Tuesday, November 9, 2010

Review Tuesday: 'The Invention of Lying'

Today’s ‘Review Tuesday’. I’m Jewish, so the New Testament’s not my book. But the Old Testament is. Apparently the Authorised King James Version is the Church of England’s 17th century translation of both testaments [1]. And apparently it contains the phrase ‘And it came to pass’ 452 times in its 31,102 verses (i.e. 1.45%) [2]. In darling Meg’s Spoiler Alert comment [3] on my 19 October ‘Review Tuesday’ review of Ghost Town starring Ricky Gervais [4], she confirmed my prediction that Gervais plays a similar role in his subsequent film: the 2009 comedy The Invention of Lying [TIOL] – which he co-wrote and co-directed . Last Friday evening Sweetheart Vivienne, Dieter and I watch TIOL [5, 6] and darling Meg was correct: ‘It came to pass’. TIOL’s a US romantic comedy with a paranormal bent. It’s set in a modern US town where everyone’s 100% truthful because lies are unknown. Then Mark (Gervais’s character) begins lying, which causes his life to take a dramatic upturn. And he even gets the girl Anna (Jennifer Garner) even though Mark’s a short fat guy likely to sire short fat kids. TIOL features the ever predictable and entertaining Gervais; also several fine actors in minor roles – including Rob Lowe, Tina Fey, Philip Seymour Hoffman and Jeffrey Tambor [7]. It’s good fun with a serious subtext. But I can’t tell you a lie: it’s only worth three stars. However it sure beats reading the King James Version. For me anyway.

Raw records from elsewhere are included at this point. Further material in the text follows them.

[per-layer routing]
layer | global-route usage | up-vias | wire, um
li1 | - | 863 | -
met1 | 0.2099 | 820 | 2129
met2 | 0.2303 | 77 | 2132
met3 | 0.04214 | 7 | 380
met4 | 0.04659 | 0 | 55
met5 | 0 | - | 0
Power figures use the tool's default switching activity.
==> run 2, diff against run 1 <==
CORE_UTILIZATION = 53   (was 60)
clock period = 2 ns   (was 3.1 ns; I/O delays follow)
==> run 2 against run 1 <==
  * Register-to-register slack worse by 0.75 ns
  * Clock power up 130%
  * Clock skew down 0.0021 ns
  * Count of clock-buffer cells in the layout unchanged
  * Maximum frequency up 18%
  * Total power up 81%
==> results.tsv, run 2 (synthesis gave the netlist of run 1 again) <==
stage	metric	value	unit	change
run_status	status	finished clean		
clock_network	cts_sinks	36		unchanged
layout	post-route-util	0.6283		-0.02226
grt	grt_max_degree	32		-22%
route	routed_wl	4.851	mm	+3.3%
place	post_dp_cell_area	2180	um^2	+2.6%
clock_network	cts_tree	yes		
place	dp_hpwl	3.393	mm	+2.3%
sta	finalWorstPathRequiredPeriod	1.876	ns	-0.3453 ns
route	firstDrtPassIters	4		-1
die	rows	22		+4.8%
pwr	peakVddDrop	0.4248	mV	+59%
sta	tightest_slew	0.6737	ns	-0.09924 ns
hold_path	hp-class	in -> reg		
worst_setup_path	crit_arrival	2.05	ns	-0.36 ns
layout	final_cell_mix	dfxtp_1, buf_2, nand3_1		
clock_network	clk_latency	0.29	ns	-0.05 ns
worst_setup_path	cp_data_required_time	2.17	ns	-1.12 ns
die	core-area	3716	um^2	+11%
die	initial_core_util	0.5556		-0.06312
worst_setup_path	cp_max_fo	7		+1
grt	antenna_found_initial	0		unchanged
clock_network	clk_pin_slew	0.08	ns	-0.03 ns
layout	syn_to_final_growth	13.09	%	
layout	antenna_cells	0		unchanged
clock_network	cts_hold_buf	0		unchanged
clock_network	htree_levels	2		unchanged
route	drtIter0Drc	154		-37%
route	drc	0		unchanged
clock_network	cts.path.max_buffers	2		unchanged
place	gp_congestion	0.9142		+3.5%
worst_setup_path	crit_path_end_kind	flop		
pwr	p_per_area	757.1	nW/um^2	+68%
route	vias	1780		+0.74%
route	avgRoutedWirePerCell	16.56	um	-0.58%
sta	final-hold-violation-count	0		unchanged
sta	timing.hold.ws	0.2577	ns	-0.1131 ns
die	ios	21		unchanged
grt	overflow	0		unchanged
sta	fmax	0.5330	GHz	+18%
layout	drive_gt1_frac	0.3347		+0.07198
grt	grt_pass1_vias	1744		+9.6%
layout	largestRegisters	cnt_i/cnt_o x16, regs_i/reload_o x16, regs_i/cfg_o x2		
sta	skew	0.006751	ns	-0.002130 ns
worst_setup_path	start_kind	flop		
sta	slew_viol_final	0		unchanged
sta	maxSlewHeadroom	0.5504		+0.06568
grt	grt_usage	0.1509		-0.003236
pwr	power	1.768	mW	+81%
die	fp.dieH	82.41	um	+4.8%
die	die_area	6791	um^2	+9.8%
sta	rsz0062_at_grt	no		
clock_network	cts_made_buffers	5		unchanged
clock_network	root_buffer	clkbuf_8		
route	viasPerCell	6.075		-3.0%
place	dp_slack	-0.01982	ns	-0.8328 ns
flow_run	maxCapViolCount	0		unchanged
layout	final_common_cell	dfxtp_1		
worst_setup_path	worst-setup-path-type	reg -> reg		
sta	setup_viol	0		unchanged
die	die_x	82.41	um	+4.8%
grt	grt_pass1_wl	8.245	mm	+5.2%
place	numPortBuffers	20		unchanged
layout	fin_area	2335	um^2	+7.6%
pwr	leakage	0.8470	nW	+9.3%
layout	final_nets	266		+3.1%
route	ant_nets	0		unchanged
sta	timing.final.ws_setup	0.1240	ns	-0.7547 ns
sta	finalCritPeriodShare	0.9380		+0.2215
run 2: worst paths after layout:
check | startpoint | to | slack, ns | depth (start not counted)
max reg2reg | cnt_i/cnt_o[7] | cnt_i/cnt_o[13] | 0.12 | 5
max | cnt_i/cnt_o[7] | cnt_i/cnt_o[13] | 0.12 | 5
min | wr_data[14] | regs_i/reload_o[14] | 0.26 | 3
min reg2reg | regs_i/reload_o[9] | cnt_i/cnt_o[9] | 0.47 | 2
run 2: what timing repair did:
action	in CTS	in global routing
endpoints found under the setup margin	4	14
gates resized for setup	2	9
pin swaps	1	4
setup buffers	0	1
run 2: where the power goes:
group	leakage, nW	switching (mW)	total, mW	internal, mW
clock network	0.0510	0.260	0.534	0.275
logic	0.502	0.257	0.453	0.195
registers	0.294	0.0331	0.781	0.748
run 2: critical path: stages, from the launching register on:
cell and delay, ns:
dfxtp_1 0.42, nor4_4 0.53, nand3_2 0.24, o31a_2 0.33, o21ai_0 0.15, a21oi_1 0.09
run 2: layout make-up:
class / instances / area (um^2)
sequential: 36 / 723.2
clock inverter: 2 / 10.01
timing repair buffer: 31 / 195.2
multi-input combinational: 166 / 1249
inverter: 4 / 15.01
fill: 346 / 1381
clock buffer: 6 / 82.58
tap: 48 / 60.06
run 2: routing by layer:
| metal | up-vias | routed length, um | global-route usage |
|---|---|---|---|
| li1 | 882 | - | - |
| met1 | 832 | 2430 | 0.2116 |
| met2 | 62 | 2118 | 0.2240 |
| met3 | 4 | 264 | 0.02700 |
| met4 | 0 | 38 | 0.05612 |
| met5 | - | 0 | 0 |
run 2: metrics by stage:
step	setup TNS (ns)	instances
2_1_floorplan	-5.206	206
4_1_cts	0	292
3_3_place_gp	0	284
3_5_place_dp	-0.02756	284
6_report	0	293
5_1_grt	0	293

Ho hum.

1 comment:

Chris Burrows said...

It is truly outrageous how many Christians insist on preaching from the Old Testament, when the whole point was this individual Jesus put a whole new twist on the traditional Jewish version, turning out something called Christianity, which seems to be very hard to practise,but about which many seem to pontificate.